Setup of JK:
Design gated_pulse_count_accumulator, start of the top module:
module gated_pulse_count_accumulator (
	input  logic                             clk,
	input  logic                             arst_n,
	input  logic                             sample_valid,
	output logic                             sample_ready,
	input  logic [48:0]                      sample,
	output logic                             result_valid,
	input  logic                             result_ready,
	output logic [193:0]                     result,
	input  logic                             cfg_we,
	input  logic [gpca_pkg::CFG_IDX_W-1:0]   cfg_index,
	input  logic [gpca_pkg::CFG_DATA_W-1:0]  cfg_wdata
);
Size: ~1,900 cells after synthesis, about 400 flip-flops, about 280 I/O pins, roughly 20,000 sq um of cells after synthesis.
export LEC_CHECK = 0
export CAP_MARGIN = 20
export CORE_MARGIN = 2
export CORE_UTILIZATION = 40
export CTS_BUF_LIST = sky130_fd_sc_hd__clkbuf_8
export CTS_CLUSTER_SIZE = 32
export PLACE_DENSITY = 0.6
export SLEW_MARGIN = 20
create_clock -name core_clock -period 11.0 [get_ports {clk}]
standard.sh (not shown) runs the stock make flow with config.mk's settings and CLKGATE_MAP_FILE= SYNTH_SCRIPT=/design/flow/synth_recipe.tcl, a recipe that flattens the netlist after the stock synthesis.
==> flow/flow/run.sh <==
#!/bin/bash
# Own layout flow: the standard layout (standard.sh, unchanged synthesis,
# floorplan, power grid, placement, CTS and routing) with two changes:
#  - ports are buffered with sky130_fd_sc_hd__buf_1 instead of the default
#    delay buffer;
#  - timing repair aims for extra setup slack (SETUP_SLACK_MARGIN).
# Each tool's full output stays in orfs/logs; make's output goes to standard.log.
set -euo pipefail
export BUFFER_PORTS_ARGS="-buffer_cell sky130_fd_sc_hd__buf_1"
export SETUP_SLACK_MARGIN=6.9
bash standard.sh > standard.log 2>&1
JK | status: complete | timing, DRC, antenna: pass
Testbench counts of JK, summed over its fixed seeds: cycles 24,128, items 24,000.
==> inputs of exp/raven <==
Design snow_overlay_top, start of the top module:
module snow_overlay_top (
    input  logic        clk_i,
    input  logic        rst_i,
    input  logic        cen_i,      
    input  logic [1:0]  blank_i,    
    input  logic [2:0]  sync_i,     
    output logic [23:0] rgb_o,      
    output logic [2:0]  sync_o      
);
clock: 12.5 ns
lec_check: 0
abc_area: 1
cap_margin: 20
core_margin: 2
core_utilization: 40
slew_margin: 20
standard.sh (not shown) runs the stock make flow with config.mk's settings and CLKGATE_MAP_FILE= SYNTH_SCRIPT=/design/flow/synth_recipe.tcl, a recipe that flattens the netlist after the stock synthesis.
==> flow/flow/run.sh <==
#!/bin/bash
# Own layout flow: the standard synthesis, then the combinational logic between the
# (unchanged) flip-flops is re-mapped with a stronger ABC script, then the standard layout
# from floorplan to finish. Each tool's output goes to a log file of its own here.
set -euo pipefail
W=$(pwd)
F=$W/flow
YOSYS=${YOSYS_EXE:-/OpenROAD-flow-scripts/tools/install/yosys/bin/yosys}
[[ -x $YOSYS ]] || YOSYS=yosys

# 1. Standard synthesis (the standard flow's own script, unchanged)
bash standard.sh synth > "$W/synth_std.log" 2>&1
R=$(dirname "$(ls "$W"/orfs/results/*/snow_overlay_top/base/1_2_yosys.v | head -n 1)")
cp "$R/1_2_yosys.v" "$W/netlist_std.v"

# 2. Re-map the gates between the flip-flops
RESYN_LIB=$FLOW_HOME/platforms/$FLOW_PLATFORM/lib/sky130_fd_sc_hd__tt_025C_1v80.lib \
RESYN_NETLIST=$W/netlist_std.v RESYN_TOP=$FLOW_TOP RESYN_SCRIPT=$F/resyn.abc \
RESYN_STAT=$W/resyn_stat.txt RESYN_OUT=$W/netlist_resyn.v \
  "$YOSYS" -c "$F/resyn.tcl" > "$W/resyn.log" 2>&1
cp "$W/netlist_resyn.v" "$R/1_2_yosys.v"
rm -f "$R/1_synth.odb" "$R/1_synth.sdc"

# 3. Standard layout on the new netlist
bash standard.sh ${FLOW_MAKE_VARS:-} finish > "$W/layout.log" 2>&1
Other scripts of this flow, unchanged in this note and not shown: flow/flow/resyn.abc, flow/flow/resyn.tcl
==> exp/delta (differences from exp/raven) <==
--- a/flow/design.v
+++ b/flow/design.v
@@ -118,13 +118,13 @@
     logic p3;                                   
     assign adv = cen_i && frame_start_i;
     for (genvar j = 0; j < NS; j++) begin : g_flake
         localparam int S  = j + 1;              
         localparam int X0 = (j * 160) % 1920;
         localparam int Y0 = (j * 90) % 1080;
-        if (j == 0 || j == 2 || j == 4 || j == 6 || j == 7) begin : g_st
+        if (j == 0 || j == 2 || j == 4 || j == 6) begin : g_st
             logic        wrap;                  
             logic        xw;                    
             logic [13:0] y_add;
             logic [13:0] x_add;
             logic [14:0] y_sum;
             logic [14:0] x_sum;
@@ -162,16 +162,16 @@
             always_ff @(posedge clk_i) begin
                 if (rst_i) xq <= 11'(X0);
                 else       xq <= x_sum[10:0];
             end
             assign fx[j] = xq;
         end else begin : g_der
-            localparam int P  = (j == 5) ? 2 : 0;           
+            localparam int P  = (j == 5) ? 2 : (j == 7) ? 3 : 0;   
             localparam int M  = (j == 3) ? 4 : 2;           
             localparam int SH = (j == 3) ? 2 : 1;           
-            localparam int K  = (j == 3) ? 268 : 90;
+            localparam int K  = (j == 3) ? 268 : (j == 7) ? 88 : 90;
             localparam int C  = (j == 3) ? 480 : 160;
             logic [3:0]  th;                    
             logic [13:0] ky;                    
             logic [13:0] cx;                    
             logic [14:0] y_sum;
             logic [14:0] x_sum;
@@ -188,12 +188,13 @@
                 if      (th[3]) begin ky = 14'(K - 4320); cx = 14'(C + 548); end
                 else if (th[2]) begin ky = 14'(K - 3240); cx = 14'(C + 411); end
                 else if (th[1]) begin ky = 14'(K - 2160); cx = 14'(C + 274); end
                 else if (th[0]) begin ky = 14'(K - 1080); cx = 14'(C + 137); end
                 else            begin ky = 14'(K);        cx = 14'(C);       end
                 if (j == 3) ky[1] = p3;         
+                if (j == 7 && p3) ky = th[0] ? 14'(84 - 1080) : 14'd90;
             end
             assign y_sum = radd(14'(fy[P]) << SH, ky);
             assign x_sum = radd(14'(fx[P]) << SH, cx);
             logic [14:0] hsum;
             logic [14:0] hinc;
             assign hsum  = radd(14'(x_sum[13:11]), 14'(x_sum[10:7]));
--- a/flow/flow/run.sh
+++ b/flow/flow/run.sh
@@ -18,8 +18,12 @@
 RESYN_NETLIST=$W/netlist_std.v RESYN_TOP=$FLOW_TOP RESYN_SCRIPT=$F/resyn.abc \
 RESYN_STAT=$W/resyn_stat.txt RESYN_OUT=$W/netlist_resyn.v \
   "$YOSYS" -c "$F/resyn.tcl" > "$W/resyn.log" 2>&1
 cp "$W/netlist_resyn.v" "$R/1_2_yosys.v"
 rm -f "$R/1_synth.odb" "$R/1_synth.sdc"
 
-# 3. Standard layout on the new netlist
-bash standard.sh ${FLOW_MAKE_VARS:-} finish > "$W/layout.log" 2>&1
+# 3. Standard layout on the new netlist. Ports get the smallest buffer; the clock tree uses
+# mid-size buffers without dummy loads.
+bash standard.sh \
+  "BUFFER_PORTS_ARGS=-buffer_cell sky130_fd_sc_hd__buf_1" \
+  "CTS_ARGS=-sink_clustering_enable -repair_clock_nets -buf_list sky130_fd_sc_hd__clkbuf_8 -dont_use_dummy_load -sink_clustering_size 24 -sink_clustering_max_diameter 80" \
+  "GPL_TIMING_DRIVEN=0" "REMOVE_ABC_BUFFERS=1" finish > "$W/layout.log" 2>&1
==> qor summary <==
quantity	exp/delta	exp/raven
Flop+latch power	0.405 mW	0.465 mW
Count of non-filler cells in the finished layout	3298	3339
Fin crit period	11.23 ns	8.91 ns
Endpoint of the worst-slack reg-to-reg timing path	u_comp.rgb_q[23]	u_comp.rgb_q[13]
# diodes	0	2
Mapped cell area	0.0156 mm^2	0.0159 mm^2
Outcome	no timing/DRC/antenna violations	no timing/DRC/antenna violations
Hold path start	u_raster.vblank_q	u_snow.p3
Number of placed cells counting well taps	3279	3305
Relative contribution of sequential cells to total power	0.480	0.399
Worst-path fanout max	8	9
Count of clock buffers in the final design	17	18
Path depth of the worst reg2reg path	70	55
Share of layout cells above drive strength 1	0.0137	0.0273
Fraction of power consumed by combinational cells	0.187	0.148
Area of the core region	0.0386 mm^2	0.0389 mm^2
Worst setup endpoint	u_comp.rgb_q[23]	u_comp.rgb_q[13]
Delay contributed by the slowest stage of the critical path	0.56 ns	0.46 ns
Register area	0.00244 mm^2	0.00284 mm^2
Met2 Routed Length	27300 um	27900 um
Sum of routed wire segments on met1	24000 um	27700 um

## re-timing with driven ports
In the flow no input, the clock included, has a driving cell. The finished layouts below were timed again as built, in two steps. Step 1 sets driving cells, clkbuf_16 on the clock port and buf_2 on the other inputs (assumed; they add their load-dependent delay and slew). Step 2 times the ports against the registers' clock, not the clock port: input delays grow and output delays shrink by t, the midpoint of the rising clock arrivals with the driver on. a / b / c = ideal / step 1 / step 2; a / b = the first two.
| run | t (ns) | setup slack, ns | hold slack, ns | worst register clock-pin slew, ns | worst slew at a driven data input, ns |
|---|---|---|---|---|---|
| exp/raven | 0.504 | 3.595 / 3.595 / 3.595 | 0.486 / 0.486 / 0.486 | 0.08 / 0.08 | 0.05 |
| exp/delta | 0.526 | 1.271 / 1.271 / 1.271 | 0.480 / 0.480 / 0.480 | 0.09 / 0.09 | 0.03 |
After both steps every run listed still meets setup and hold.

What is required
For the entries above, please state how many lines contain the string "begin"; give the number and nothing else.

Written solution
10